■ What you should do
Every line of the entries with the word "events" in it should be shown.

Dataset entries
•••••

`src/ctts_defs.svh`:
```
// Purpose: constants of the conversion and transfer trigger select block
// Assumes: byte addresses on an 8-bit register address port, 32-bit data
// Notes: definitions only
`ifndef CTTS_DEFS_SVH
`define CTTS_DEFS_SVH

// ************************************************************
// register offsets
// ************************************************************
`define CTTS_OFS_CONV1_CFG 8'h00
`define CTTS_OFS_CONV2_CFG 8'h04
`define CTTS_OFS_SER1_SEL 8'h08
`define CTTS_OFS_SER2_SEL 8'h0c
`define CTTS_OFS_SER3_SEL 8'h10
`define CTTS_OFS_SER_POL 8'h14
`define CTTS_OFS_TICK_PERIOD 8'h18
`define CTTS_OFS_SRC_LEVEL 8'h1c

// ************************************************************
// field positions and widths
// ************************************************************
`define CTTS_CONV_SRC_W 3
`define CTTS_TG_SRC_W 4
`define CTTS_TG_SRC_OFF 4'h0
`define CTTS_CONV_CFG_W 12
`define CTTS_TICK_W 16
`define CTTS_SER_POL_LSB1 0
`define CTTS_SER_POL_LSB2 8
`define CTTS_SER_POL_LSB3 16

// ************************************************************
// reset values
// ************************************************************
`define CTTS_RST_CONV_CFG 12'h000
`define CTTS_RST_SER_SEL 32'h0000_0000
`define CTTS_RST_SER_POL 8'h00
`define CTTS_RST_TICK_PERIOD 16'h0000

`endif

```
`src/ctts_pkg.sv`:
```
// Purpose: types of the conversion and transfer trigger select block
// Assumes: used with ctts_defs.svh
// Notes: nothing is imported, every use is scoped
package ctts_pkg;

    // one converter group: edge select and 3-bit source select
    typedef struct packed {
        logic falling;
        logic [2:0] src;
    } ctts_grp_cfg_s;

    // converter configuration, group 1 in the low nibble
    typedef struct packed {
        ctts_grp_cfg_s ev;
        ctts_grp_cfg_s g2;
        ctts_grp_cfg_s g1;
    } ctts_conv_cfg_s;

    // one start pulse per converter group
    typedef struct packed {
        logic ev;
        logic g2;
        logic g1;
    } ctts_conv_start_s;

    typedef logic [31:0] ctts_word_t;

endpackage : ctts_pkg

```
`src/ctts_sync.sv`:
```
// Purpose: two-flop synchroniser for a group of level inputs
// Assumes: inputs asynchronous to CLK
// Notes: first stage is read only by the second stage
`timescale 1ns/10ps
module ctts_sync #(
    parameter int W = 1
) (
    input wire logic clk_in,
    input wire logic nrst_in,
    input wire logic ce_in,
    input wire logic [W-1:0] d_in,
    output logic [W-1:0] q_out
);
    logic [W-1:0] meta_r;
    logic [W-1:0] sync_r;

    initial begin
        if (W < 1) begin
            $error("ctts_sync: W must be at least 1");
        end
    end

    always_ff @(posedge clk_in) begin
        if (!nrst_in) begin
            meta_r <= '0;
            sync_r <= '0;
        end else if (ce_in) begin
            meta_r <= d_in;
            sync_r <= meta_r;
        end
    end

    assign q_out = sync_r;
endmodule // ctts_sync

```
`src/ctts_trig_chan.sv`:
```
// Purpose: select one trigger source and turn its chosen edge into a start pulse
// Assumes: sources already in the clock domain
// Notes: a change of select is absorbed without a start
`timescale 1ns/10ps
module ctts_trig_chan #(
    parameter int SEL_W = 3
) (
    input wire logic clk_in,
    input wire logic nrst_in,
    input wire logic ce_in,
    input wire logic [(1<<SEL_W)-1:0] src_in,
    input wire logic [SEL_W-1:0] sel_in,
    input wire logic falling_in,
    input wire logic enable_in,
    output logic start_out
);
    logic [SEL_W-1:0] sel_r;
    logic prev_r;
    logic primed_r;
    logic start_r;
    wire logic level_w = src_in[sel_in];
    wire logic same_sel_w = (sel_in == sel_r);
    wire logic rise_w = level_w & ~prev_r;
    wire logic fall_w = ~level_w & prev_r;
    wire logic edge_w = falling_in ? fall_w : rise_w;
    wire logic start_nxt = enable_in & primed_r & same_sel_w & edge_w;

    initial begin
        if (SEL_W < 1 || SEL_W > 4) begin
            $error("ctts_trig_chan: SEL_W must be 1 to 4");
        end
    end

    always_ff @(posedge clk_in) begin
        if (!nrst_in) begin
            sel_r <= '0;
            prev_r <= 1'b0;
            primed_r <= 1'b0;
            start_r <= 1'b0;
        end else if (ce_in) begin
            sel_r <= sel_in;
            prev_r <= level_w;
            primed_r <= 1'b1;
            start_r <= start_nxt;
        end
    end

    assign start_out = start_r;
endmodule // ctts_trig_chan

```
`src/ctts_top.sv`:
```
// Purpose: trigger source select and edge qualification for two converters
//          and three buffered serial peripherals
// Assumes: single clock CLK_IN, synchronous active-low reset NRST_IN
// Notes: all trigger inputs pass two flops before selection
//
// How it works
// - converter groups 1, 2 and event can each be started by events
// - each converter group has its own 3-bit source and edge select
// - converter 1 codes: event pin, timer 8,10, compare 0, 17,19, port B 0,1
// - converter 2 uses the same map with its own event pin at code 000
// - every source exists internally whether or not its pin is bonded
// - pin level is observed whether driven externally or by software
// - compare line is high on its event, rising edge starts at assertion
// - falling edge on the compare line starts the group at deassertion
// - each serial instance has transfer groups started by events or the tick
// - 4-bit code: 0 off, 1-8 port A 0-7, 9-14 timer 8..18, 15 tick
// - third serial instance decodes trigger codes like the first
// - second serial instance decodes trigger codes like the first
// - internal tick counter makes periodic starts with no outside stimulus
// - each buffer may serve other dma channels in other transfer groups
//
// Chosen here: the placing of the registers and the address-and-strobe port.
`include "ctts_defs.svh"
`timescale 1ns/10ps
module ctts_top #(
    parameter int NUM_TG = 8
) (
    input wire logic CLK_IN,
    input wire logic NRST_IN,
    input wire logic CE_IN,
    input wire logic [7:0] REG_ADDR_IN,
    input wire logic [31:0] REG_WDATA_IN,
    input wire logic REG_WR_IN,
    input wire logic REG_RD_IN,
    output logic [31:0] REG_RDATA_OUT,
    input wire logic CONVERTER1_EVENT_PIN_IN,
    input wire logic CONVERTER2_EVENT_PIN_IN,
    input wire logic [7:0] PORT_A_PIN_IN,
    input wire logic [1:0] PORT_B_PIN_IN,
    input wire logic [31:0] HIGH_END_TIMER_CHANNEL_IN,
    input wire logic OS_TICK_TIMER_COMPARE0_IN,
    output ctts_pkg::ctts_conv_start_s CONVERTER1_START_OUT,
    output ctts_pkg::ctts_conv_start_s CONVERTER2_START_OUT,
    output logic [NUM_TG-1:0] SERIAL1_TG_START_OUT,
    output logic [NUM_TG-1:0] SERIAL2_TG_START_OUT,
    output logic [NUM_TG-1:0] SERIAL3_TG_START_OUT
);
    localparam int SEL_BITS = NUM_TG * `CTTS_TG_SRC_W;

    initial begin
        if (NUM_TG < 1 || NUM_TG > 8) begin
            $error("ctts_top: NUM_TG must be 1 to 8 to fit one register word");
        end
    end

    // ************************************************************
    // input synchronisers
    // ************************************************************
    // software-driven output pins are looped back through the same pads,
    // so one path covers both cases
    localparam int RAW_W = 22;
    wire logic [RAW_W-1:0] raw_w = {
        HIGH_END_TIMER_CHANNEL_IN[19],
        HIGH_END_TIMER_CHANNEL_IN[18],
        HIGH_END_TIMER_CHANNEL_IN[17],
        HIGH_END_TIMER_CHANNEL_IN[16],
        HIGH_END_TIMER_CHANNEL_IN[14],
        HIGH_END_TIMER_CHANNEL_IN[12],
        HIGH_END_TIMER_CHANNEL_IN[10],
        HIGH_END_TIMER_CHANNEL_IN[8],
        OS_TICK_TIMER_COMPARE0_IN,
        CONVERTER2_EVENT_PIN_IN,
        CONVERTER1_EVENT_PIN_IN,
        PORT_B_PIN_IN,
        PORT_A_PIN_IN,
        1'b0
    };
    logic [RAW_W-1:0] lvl_w;

    ctts_sync #(
        .W(RAW_W)
    ) u_sync (
        .clk_in(CLK_IN),
        .nrst_in(NRST_IN),
        .ce_in(CE_IN),
        .d_in(raw_w),
        .q_out(lvl_w)
    );

    wire logic [7:0] port_a_w = lvl_w[8:1];
    wire logic [1:0] port_b_w = lvl_w[10:9];
    wire logic conv1_pin_w = lvl_w[11];
    wire logic conv2_pin_w = lvl_w[12];
    wire logic compare0_w = lvl_w[13];
    wire logic tmr8_w = lvl_w[14];
    wire logic tmr10_w = lvl_w[15];
    wire logic tmr12_w = lvl_w[16];
    wire logic tmr14_w = lvl_w[17];
    wire logic tmr16_w = lvl_w[18];
    wire logic tmr17_w = lvl_w[19];
    wire logic tmr18_w = lvl_w[20];
    wire logic tmr19_w = lvl_w[21];

    // ************************************************************
    // registers
    // ************************************************************
    ctts_pkg::ctts_conv_cfg_s conv1_cfg_r;
    ctts_pkg::ctts_conv_cfg_s conv2_cfg_r;
    ctts_pkg::ctts_word_t ser_sel_r [3];
    logic [7:0] ser_pol_r [3];
    logic [`CTTS_TICK_W-1:0] tick_period_r;
    ctts_pkg::ctts_word_t rdata_r;

    wire logic hit_conv1_w = (REG_ADDR_IN == `CTTS_OFS_CONV1_CFG);
    wire logic hit_conv2_w = (REG_ADDR_IN == `CTTS_OFS_CONV2_CFG);
    wire logic hit_ser1_w = (REG_ADDR_IN == `CTTS_OFS_SER1_SEL);
    wire logic hit_ser2_w = (REG_ADDR_IN == `CTTS_OFS_SER2_SEL);
    wire logic hit_ser3_w = (REG_ADDR_IN == `CTTS_OFS_SER3_SEL);
    wire logic hit_pol_w = (REG_ADDR_IN == `CTTS_OFS_SER_POL);
    wire logic hit_tick_w = (REG_ADDR_IN == `CTTS_OFS_TICK_PERIOD);
    wire logic hit_lvl_w = (REG_ADDR_IN == `CTTS_OFS_SRC_LEVEL);
    wire logic [2:0] hit_ser_w = {hit_ser3_w, hit_ser2_w, hit_ser1_w};

    // unused transfer group fields stay zero so they read back as zero
    wire ctts_pkg::ctts_word_t sel_mask_w = (SEL_BITS >= 32) ? 32'hffff_ffff
        : ((32'h0000_0001 << SEL_BITS) - 32'h0000_0001);
    wire logic [7:0] pol_mask_w = sel_mask_w[7:0] | ((NUM_TG >= 8) ? 8'hff : 8'h00);
    wire logic [7:0] pol_mask_tg_w = (NUM_TG >= 8) ? 8'hff
        : 8'((16'h0001 << NUM_TG) - 16'h0001);

    wire logic [20:0] src_level_w = {
        tmr19_w, tmr18_w, tmr17_w, tmr16_w, tmr14_w, tmr12_w, tmr10_w, tmr8_w,
        compare0_w, conv2_pin_w, conv1_pin_w, port_b_w, port_a_w
    };

    wire ctts_pkg::ctts_word_t rd_mux_w =
        hit_conv1_w ? {20'h0_0000, conv1_cfg_r} :
        hit_conv2_w ? {20'h0_0000, conv2_cfg_r} :
        hit_ser1_w ? ser_sel_r[0] :
        hit_ser2_w ? ser_sel_r[1] :
        hit_ser3_w ? ser_sel_r[2] :
        hit_pol_w ? {8'h00, ser_pol_r[2], ser_pol_r[1], ser_pol_r[0]} :
        hit_tick_w ? {16'h0000, tick_period_r} :
        hit_lvl_w ? {11'h000, src_level_w} :
        32'h0000_0000;
    wire ctts_pkg::ctts_word_t rdata_nxt = REG_RD_IN ? rd_mux_w : 32'h0000_0000;

    always_ff @(posedge CLK_IN) begin
        if (!NRST_IN) begin
            conv1_cfg_r <= `CTTS_RST_CONV_CFG;
            conv2_cfg_r <= `CTTS_RST_CONV_CFG;
            tick_period_r <= `CTTS_RST_TICK_PERIOD;
            rdata_r <= 32'h0000_0000;
        end else if (CE_IN) begin
            if (REG_WR_IN && hit_conv1_w) begin
                conv1_cfg_r <= REG_WDATA_IN[`CTTS_CONV_CFG_W-1:0];
            end
            if (REG_WR_IN && hit_conv2_w) begin
                conv2_cfg_r <= REG_WDATA_IN[`CTTS_CONV_CFG_W-1:0];
            end
            if (REG_WR_IN && hit_tick_w) begin
                tick_period_r <= REG_WDATA_IN[`CTTS_TICK_W-1:0];
            end
            rdata_r <= rdata_nxt;
        end
    end

    for (genvar s = 0; s < 3; s++) begin : g_ser_regs
        always_ff @(posedge CLK_IN) begin
            if (!NRST_IN) begin
                ser_sel_r[s] <= `CTTS_RST_SER_SEL;
                ser_pol_r[s] <= `CTTS_RST_SER_POL;
            end else if (CE_IN) begin
                if (REG_WR_IN && hit_ser_w[s]) begin
                    ser_sel_r[s] <= REG_WDATA_IN & sel_mask_w;
                end
                if (REG_WR_IN && hit_pol_w) begin
                    ser_pol_r[s] <= REG_WDATA_IN[8*s +: 8] & pol_mask_tg_w;
                end
            end
        end
    end

    assign REG_RDATA_OUT = rdata_r;

    // ************************************************************
    // internal tick counter
    // ************************************************************
    // period zero stops the tick; a period of n gives one tick every n cycles
    logic [`CTTS_TICK_W-1:0] tick_cnt_r;
    logic tick_r;
    wire logic tick_run_w = (tick_period_r != `CTTS_RST_TICK_PERIOD);
    wire logic tick_wrap_w = (tick_cnt_r >= (tick_period_r - `CTTS_TICK_W'(1)));
    wire logic [`CTTS_TICK_W-1:0] tick_cnt_nxt = !tick_run_w ? '0
        : tick_wrap_w ? '0 : tick_cnt_r + `CTTS_TICK_W'(1);
    wire logic tick_nxt = tick_run_w & tick_wrap_w;

    always_ff @(posedge CLK_IN) begin
        if (!NRST_IN) begin
            tick_cnt_r <= '0;
            tick_r <= 1'b0;
        end else if (CE_IN) begin
            tick_cnt_r <= tick_cnt_nxt;
            tick_r <= tick_nxt;
        end
    end

    // ************************************************************
    // converter trigger selection
    // ************************************************************
    // code order is the source index, so the select drives the mux directly
    wire logic [7:0] conv_common_w = {
        port_b_w[1], port_b_w[0], tmr19_w, tmr17_w, compare0_w, tmr10_w, tmr8_w, 1'b0
    };
    wire logic [7:0] conv1_src_w = {conv_common_w[7:1], conv1_pin_w};
    wire logic [7:0] conv2_src_w = {conv_common_w[7:1], conv2_pin_w};
    wire ctts_pkg::ctts_grp_cfg_s conv_grp_w [2][3];
    wire logic [7:0] conv_src_w [2];
    logic [2:0] conv_start_w [2];

    assign conv_src_w[0] = conv1_src_w;
    assign conv_src_w[1] = conv2_src_w;
    assign conv_grp_w[0][0] = conv1_cfg_r.g1;
    assign conv_grp_w[0][1] = conv1_cfg_r.g2;
    assign conv_grp_w[0][2] = conv1_cfg_r.ev;
    assign conv_grp_w[1][0] = conv2_cfg_r.g1;
    assign conv_grp_w[1][1] = conv2_cfg_r.g2;
    assign conv_grp_w[1][2] = conv2_cfg_r.ev;

    for (genvar c = 0; c < 2; c++) begin : g_conv
        for (genvar g = 0; g < 3; g++) begin : g_grp
            ctts_trig_chan #(
                .SEL_W(`CTTS_CONV_SRC_W)
            ) u_chan (
                .clk_in(CLK_IN),
                .nrst_in(NRST_IN),
                .ce_in(CE_IN),
                .src_in(conv_src_w[c]),
                .sel_in(conv_grp_w[c][g].src),
                .falling_in(conv_grp_w[c][g].falling),
                .enable_in(1'b1),
                .start_out(conv_start_w[c][g])
            );
        end
    end

    assign CONVERTER1_START_OUT = conv_start_w[0];
    assign CONVERTER2_START_OUT = conv_start_w[1];

    // ************************************************************
    // transfer group trigger selection
    // ************************************************************
    // all three serial instances share one source vector and one decode
    wire logic [15:0] tg_src_w = {
        tick_r, tmr18_w, tmr16_w, tmr14_w, tmr12_w, tmr10_w, tmr8_w, port_a_w, 1'b0
    };
    logic [NUM_TG-1:0] tg_start_w [3];

    for (genvar s = 0; s < 3; s++) begin : g_ser
        for (genvar k = 0; k < NUM_TG; k++) begin : g_tg
            wire logic [3:0] tg_sel_w = ser_sel_r[s][4*k +: 4];
            ctts_trig_chan #(
                .SEL_W(`CTTS_TG_SRC_W)
            ) u_chan (
                .clk_in(CLK_IN),
                .nrst_in(NRST_IN),
                .ce_in(CE_IN),
                .src_in(tg_src_w),
                .sel_in(tg_sel_w),
                .falling_in(ser_pol_r[s][k]),
                .enable_in(tg_sel_w != `CTTS_TG_SRC_OFF),
                .start_out(tg_start_w[s][k])
            );
        end
    end

    // each start is per transfer group; the buffer-to-dma pairing lives
    // in the serial scheduler, which may reuse a buffer across groups
    assign SERIAL1_TG_START_OUT = tg_start_w[0];
    assign SERIAL2_TG_START_OUT = tg_start_w[1];
    assign SERIAL3_TG_START_OUT = tg_start_w[2];

    // pol_mask_w kept equal to the per-group mask for wide configurations
    wire logic unused_w = ^pol_mask_w;
endmodule // ctts_top

```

•••••

■ Written answer
// - converter groups 1, 2 and event can each be started by events
// - each serial instance has transfer groups started by events or the tick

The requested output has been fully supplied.